═══ Records to process
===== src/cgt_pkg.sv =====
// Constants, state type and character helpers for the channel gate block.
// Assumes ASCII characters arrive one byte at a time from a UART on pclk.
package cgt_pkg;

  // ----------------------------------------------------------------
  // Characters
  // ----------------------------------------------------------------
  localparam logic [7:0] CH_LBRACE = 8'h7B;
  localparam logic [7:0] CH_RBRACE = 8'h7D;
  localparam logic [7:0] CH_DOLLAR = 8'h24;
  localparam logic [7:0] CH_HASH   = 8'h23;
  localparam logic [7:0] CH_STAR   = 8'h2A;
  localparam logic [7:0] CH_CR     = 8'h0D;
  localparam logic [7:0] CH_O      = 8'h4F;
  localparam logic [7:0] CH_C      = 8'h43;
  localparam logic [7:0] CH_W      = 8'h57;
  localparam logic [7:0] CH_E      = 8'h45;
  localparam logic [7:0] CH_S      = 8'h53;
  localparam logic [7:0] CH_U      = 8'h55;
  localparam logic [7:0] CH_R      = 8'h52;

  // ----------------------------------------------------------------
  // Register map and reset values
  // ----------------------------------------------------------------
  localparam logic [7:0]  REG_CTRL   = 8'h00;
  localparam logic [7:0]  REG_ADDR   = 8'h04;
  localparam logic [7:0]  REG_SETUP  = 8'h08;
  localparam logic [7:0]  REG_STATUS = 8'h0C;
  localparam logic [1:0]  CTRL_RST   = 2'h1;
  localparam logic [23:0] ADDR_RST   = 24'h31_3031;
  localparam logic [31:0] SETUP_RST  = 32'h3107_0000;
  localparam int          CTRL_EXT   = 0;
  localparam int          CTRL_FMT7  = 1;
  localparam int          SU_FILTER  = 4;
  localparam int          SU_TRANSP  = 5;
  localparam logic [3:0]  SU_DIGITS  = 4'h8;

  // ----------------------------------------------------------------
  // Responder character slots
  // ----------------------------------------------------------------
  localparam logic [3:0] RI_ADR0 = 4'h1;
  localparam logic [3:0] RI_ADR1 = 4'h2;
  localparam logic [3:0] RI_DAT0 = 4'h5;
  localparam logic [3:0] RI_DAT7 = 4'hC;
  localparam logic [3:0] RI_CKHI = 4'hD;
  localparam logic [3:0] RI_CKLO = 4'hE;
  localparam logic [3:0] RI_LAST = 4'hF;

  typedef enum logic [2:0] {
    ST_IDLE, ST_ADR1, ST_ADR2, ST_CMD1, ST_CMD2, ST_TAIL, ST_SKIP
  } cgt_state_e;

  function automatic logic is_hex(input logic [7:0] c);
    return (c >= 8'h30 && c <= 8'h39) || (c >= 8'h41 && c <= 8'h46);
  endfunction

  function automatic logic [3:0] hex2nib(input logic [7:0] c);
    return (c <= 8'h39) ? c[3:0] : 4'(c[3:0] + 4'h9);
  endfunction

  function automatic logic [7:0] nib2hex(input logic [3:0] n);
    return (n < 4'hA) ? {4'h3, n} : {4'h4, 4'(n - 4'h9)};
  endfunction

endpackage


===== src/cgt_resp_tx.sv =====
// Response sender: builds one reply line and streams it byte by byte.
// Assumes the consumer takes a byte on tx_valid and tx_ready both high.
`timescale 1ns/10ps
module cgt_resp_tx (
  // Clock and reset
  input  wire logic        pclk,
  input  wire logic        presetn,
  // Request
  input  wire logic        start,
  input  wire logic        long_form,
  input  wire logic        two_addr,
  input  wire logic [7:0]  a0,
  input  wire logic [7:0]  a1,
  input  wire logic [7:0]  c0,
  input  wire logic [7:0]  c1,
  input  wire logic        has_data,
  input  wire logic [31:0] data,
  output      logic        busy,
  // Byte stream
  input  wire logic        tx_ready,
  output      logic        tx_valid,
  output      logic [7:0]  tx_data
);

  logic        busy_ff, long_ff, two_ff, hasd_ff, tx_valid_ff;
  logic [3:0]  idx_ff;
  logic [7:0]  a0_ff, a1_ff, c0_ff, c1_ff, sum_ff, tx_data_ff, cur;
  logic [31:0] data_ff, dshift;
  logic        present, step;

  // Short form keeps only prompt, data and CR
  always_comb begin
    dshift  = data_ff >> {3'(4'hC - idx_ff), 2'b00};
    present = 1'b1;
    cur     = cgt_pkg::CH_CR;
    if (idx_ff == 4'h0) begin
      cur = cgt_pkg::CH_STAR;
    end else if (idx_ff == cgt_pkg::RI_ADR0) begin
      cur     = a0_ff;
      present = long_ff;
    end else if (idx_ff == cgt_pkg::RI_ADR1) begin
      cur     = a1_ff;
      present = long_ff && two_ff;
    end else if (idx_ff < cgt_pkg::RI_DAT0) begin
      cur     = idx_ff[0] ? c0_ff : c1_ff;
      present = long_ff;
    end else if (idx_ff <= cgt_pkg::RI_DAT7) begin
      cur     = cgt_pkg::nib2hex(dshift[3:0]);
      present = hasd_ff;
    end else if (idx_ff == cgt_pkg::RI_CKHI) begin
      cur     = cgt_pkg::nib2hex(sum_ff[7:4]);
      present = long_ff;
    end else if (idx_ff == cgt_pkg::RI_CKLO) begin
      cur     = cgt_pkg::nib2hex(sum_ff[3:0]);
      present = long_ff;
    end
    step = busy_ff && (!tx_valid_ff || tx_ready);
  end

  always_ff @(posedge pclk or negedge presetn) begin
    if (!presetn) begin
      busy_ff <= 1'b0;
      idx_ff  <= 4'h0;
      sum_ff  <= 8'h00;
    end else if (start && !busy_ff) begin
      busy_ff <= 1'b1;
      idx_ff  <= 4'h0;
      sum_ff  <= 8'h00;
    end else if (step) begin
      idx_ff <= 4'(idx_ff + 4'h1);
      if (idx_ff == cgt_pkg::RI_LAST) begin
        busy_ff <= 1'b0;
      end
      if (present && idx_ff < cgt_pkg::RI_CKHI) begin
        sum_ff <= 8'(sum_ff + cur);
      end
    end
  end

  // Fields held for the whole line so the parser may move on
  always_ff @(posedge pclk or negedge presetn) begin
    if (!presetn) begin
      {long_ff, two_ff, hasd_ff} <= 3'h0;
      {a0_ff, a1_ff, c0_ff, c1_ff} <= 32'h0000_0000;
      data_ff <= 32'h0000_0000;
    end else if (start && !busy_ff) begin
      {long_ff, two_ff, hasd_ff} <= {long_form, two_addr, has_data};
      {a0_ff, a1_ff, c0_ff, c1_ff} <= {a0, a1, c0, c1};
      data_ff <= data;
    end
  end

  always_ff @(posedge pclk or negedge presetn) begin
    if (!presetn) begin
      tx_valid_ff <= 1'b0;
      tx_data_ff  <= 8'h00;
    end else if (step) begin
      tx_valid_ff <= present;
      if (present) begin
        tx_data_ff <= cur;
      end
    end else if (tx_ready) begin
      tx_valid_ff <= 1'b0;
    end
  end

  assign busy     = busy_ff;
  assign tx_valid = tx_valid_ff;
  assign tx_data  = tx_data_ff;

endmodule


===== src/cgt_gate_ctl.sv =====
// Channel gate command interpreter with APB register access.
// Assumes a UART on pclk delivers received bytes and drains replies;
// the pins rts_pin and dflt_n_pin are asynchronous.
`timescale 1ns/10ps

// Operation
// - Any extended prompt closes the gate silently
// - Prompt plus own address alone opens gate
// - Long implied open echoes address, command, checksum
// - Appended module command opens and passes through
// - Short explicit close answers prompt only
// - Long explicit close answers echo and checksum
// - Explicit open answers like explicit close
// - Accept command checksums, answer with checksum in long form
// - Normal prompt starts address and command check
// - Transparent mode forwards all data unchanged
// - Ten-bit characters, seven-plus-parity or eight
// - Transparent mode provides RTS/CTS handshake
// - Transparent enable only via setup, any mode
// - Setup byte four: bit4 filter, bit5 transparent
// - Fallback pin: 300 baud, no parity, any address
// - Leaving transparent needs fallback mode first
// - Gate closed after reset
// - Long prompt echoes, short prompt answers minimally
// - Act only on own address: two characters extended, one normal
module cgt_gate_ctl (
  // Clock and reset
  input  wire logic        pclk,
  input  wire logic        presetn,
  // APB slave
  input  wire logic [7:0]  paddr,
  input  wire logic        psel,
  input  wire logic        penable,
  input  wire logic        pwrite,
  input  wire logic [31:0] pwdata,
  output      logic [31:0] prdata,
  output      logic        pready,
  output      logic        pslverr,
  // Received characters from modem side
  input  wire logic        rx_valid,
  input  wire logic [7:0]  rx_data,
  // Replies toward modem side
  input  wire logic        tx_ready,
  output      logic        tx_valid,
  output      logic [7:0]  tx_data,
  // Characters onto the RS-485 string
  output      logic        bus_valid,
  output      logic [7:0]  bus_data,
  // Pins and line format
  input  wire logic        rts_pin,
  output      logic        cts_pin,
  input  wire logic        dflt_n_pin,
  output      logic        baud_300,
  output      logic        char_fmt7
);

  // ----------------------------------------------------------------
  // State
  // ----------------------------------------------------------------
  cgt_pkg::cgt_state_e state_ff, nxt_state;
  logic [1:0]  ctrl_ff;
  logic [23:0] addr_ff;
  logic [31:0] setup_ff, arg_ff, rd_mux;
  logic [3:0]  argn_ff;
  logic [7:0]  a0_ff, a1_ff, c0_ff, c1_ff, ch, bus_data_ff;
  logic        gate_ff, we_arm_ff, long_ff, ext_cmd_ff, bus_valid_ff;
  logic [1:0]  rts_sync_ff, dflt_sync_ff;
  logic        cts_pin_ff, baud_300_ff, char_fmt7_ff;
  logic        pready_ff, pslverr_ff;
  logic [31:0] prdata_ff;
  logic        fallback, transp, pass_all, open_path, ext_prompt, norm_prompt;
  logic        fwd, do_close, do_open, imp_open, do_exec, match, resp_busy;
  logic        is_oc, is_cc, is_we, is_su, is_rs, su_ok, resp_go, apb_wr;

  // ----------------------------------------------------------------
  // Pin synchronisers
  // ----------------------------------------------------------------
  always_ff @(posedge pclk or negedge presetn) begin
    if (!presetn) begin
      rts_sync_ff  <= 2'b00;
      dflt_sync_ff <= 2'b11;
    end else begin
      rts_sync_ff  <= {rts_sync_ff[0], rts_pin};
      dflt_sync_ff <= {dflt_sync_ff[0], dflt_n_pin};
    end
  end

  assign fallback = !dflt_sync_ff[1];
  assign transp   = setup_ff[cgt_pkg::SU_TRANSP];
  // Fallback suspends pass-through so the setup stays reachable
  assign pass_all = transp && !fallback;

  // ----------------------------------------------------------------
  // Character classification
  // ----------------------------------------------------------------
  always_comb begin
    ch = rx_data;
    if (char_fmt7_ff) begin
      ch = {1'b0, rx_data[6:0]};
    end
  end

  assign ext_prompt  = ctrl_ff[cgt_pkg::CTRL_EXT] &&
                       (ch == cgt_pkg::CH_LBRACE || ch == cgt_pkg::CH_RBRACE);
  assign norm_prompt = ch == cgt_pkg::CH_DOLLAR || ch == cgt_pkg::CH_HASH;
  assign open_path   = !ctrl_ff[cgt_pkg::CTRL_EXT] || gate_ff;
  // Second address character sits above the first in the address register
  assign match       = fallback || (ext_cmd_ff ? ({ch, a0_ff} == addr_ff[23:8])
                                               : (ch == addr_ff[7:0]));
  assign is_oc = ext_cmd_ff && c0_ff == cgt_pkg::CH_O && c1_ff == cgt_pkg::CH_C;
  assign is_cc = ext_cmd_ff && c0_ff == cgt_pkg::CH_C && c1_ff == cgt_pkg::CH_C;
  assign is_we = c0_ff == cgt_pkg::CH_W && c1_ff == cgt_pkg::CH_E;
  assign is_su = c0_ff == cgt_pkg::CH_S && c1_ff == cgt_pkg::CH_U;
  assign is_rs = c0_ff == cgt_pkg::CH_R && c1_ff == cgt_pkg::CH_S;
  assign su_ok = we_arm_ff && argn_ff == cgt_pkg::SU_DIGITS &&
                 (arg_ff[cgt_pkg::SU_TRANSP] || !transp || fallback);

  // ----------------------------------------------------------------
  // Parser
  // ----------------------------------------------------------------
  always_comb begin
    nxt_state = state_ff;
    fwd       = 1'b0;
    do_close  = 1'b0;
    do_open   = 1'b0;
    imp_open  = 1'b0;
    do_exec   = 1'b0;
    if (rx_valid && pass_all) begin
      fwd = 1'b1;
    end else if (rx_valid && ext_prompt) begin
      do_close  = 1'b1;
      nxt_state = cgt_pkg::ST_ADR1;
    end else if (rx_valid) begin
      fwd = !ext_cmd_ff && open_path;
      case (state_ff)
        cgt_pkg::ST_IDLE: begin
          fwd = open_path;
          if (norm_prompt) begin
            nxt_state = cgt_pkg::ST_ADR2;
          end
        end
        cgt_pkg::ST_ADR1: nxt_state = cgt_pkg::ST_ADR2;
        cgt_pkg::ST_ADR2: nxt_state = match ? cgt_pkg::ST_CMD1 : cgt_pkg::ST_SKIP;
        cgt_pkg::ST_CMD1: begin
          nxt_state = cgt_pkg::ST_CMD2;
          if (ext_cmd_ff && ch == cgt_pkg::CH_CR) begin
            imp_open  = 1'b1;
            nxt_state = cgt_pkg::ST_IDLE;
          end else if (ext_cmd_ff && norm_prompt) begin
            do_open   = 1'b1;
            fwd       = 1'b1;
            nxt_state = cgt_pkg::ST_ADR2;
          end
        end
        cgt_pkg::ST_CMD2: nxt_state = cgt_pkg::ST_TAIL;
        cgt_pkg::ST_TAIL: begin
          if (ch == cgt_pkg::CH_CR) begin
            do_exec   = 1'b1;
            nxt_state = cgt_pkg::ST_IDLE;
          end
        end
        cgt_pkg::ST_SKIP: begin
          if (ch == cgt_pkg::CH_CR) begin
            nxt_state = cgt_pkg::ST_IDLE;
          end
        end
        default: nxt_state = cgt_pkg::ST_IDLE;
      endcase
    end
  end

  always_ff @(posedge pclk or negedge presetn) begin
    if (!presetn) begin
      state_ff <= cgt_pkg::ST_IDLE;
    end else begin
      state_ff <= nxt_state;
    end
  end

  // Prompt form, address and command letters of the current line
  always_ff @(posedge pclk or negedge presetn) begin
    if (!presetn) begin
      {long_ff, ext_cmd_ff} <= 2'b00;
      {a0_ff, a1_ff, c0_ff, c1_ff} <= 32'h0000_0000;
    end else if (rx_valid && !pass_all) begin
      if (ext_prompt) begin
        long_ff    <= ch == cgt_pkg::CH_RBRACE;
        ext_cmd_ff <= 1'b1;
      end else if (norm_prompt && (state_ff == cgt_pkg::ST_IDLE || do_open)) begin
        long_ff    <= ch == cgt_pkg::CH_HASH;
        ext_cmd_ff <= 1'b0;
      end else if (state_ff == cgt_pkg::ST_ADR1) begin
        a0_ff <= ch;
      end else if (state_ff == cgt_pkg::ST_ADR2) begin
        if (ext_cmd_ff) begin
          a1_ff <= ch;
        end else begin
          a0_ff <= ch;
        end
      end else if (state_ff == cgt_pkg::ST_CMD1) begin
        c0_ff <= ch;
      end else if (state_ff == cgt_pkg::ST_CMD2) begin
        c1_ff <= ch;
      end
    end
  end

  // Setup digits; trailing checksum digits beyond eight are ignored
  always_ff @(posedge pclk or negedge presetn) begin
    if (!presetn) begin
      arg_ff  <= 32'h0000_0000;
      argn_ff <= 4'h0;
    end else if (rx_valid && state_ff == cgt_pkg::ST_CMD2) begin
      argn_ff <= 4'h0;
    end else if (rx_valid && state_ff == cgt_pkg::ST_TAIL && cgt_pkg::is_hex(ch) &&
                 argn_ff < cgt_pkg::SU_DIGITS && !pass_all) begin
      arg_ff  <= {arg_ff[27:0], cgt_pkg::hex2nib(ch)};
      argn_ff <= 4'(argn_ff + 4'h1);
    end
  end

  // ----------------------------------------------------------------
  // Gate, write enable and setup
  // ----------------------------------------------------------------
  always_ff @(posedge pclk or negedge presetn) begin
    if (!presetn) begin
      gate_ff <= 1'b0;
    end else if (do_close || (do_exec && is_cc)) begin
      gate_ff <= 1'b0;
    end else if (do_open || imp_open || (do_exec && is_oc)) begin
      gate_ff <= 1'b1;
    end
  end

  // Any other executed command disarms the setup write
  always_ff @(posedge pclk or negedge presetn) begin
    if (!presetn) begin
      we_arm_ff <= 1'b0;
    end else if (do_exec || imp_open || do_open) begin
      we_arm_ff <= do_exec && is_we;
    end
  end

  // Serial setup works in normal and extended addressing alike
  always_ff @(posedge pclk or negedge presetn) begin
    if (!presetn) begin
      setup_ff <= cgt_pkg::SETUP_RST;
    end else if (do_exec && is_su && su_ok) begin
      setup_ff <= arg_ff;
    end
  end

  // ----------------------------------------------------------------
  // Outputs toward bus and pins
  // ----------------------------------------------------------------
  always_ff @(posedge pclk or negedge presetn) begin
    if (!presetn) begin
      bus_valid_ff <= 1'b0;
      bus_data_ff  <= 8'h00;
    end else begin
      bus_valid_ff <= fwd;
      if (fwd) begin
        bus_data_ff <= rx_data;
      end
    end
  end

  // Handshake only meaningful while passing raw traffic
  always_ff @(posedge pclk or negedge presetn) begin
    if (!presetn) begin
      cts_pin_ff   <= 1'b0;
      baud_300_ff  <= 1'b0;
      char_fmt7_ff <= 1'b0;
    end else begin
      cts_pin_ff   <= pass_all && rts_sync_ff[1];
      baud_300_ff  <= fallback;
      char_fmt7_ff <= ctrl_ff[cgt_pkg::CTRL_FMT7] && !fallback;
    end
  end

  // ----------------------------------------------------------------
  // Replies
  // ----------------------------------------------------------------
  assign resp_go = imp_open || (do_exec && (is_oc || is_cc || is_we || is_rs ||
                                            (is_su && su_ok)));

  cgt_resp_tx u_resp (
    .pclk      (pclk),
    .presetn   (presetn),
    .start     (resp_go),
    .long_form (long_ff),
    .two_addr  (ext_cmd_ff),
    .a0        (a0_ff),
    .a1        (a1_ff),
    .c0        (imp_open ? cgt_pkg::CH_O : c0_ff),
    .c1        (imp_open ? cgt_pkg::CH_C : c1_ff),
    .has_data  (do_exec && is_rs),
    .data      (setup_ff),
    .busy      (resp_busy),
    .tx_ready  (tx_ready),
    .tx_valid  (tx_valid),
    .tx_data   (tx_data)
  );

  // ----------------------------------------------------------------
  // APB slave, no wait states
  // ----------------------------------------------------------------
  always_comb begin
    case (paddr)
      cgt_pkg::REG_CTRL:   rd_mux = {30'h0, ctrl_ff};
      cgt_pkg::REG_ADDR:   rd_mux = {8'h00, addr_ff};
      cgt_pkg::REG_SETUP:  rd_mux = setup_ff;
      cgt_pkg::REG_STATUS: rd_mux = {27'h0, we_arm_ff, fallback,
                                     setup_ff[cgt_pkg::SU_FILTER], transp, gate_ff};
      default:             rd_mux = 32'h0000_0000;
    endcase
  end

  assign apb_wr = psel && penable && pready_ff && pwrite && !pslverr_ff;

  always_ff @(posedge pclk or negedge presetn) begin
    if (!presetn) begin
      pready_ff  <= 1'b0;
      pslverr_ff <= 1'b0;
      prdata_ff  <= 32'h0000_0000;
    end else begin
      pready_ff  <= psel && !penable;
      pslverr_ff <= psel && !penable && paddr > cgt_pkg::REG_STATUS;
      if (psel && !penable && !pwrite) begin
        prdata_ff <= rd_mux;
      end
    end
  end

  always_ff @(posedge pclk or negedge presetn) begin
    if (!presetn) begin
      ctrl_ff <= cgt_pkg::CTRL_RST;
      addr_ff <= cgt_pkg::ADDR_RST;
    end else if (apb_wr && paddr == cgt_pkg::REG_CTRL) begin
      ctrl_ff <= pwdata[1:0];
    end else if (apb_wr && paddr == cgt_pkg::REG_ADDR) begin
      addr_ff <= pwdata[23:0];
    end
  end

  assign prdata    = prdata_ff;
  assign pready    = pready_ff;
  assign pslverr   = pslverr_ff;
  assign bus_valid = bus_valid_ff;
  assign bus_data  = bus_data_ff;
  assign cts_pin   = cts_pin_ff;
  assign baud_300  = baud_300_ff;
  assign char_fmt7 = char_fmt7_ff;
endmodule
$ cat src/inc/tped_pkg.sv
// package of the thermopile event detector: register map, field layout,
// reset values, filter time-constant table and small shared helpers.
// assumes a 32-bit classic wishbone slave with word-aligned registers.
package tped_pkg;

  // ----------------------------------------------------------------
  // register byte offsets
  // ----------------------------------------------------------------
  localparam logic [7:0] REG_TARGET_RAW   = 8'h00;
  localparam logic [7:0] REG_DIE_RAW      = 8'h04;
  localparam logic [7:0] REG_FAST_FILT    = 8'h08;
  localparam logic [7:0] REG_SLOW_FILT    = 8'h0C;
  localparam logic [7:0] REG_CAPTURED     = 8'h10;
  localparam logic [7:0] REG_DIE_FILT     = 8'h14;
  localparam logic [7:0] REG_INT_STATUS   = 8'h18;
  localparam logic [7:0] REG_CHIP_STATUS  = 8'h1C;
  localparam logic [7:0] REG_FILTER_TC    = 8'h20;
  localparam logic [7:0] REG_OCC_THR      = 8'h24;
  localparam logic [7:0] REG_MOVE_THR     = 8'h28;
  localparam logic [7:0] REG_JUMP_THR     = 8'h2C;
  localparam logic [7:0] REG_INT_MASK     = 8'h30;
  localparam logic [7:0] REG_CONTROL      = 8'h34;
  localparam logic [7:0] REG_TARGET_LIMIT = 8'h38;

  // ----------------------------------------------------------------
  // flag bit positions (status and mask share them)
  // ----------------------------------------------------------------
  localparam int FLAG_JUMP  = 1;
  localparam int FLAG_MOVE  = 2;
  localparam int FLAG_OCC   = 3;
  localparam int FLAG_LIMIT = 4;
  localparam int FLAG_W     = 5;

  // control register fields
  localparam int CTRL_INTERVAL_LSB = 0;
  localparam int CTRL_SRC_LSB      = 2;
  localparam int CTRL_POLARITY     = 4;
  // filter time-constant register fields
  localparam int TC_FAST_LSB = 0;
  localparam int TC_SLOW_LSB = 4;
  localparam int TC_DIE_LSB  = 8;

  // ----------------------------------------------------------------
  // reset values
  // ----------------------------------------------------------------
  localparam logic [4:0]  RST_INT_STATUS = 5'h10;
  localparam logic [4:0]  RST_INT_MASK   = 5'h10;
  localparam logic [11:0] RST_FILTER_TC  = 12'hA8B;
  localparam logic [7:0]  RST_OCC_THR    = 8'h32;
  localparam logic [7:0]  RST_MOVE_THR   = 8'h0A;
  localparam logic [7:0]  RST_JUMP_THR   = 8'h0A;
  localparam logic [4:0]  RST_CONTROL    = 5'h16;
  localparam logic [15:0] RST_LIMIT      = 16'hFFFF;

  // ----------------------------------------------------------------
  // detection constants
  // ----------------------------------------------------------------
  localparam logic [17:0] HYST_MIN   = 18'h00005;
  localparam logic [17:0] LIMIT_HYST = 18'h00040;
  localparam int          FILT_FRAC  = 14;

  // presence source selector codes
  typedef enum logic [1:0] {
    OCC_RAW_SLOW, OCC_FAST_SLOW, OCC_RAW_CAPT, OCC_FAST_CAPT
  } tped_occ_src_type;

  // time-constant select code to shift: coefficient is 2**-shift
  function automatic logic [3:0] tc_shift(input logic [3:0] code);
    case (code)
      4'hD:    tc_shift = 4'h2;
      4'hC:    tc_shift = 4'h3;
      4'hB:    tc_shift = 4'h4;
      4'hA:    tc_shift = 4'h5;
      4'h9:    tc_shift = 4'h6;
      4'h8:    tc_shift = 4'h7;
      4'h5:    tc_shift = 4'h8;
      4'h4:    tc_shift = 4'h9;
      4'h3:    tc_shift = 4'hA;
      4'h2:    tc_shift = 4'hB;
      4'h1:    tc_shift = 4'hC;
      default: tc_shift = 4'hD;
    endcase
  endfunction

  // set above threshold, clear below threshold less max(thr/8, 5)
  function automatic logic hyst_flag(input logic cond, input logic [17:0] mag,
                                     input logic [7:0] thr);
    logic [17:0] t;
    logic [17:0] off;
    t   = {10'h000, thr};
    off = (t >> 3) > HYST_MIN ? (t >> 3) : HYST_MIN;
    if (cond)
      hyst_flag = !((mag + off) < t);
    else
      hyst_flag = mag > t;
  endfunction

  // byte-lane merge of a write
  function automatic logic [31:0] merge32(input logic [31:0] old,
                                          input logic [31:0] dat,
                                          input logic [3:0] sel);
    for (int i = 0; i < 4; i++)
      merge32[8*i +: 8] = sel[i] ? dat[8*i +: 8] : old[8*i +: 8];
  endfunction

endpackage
══════
### Aim of the task
Once you find the line containing "typedef enum logic [2:0]", stop: reproduce exactly that line and every line of the data before it, and nothing else.

### Exercise answer
===== src/cgt_pkg.sv =====
// Constants, state type and character helpers for the channel gate block.
// Assumes ASCII characters arrive one byte at a time from a UART on pclk.
package cgt_pkg;

  // ----------------------------------------------------------------
  // Characters
  // ----------------------------------------------------------------
  localparam logic [7:0] CH_LBRACE = 8'h7B;
  localparam logic [7:0] CH_RBRACE = 8'h7D;
  localparam logic [7:0] CH_DOLLAR = 8'h24;
  localparam logic [7:0] CH_HASH   = 8'h23;
  localparam logic [7:0] CH_STAR   = 8'h2A;
  localparam logic [7:0] CH_CR     = 8'h0D;
  localparam logic [7:0] CH_O      = 8'h4F;
  localparam logic [7:0] CH_C      = 8'h43;
  localparam logic [7:0] CH_W      = 8'h57;
  localparam logic [7:0] CH_E      = 8'h45;
  localparam logic [7:0] CH_S      = 8'h53;
  localparam logic [7:0] CH_U      = 8'h55;
  localparam logic [7:0] CH_R      = 8'h52;

  // ----------------------------------------------------------------
  // Register map and reset values
  // ----------------------------------------------------------------
  localparam logic [7:0]  REG_CTRL   = 8'h00;
  localparam logic [7:0]  REG_ADDR   = 8'h04;
  localparam logic [7:0]  REG_SETUP  = 8'h08;
  localparam logic [7:0]  REG_STATUS = 8'h0C;
  localparam logic [1:0]  CTRL_RST   = 2'h1;
  localparam logic [23:0] ADDR_RST   = 24'h31_3031;
  localparam logic [31:0] SETUP_RST  = 32'h3107_0000;
  localparam int          CTRL_EXT   = 0;
  localparam int          CTRL_FMT7  = 1;
  localparam int          SU_FILTER  = 4;
  localparam int          SU_TRANSP  = 5;
  localparam logic [3:0]  SU_DIGITS  = 4'h8;

  // ----------------------------------------------------------------
  // Responder character slots
  // ----------------------------------------------------------------
  localparam logic [3:0] RI_ADR0 = 4'h1;
  localparam logic [3:0] RI_ADR1 = 4'h2;
  localparam logic [3:0] RI_DAT0 = 4'h5;
  localparam logic [3:0] RI_DAT7 = 4'hC;
  localparam logic [3:0] RI_CKHI = 4'hD;
  localparam logic [3:0] RI_CKLO = 4'hE;
  localparam logic [3:0] RI_LAST = 4'hF;

  typedef enum logic [2:0] {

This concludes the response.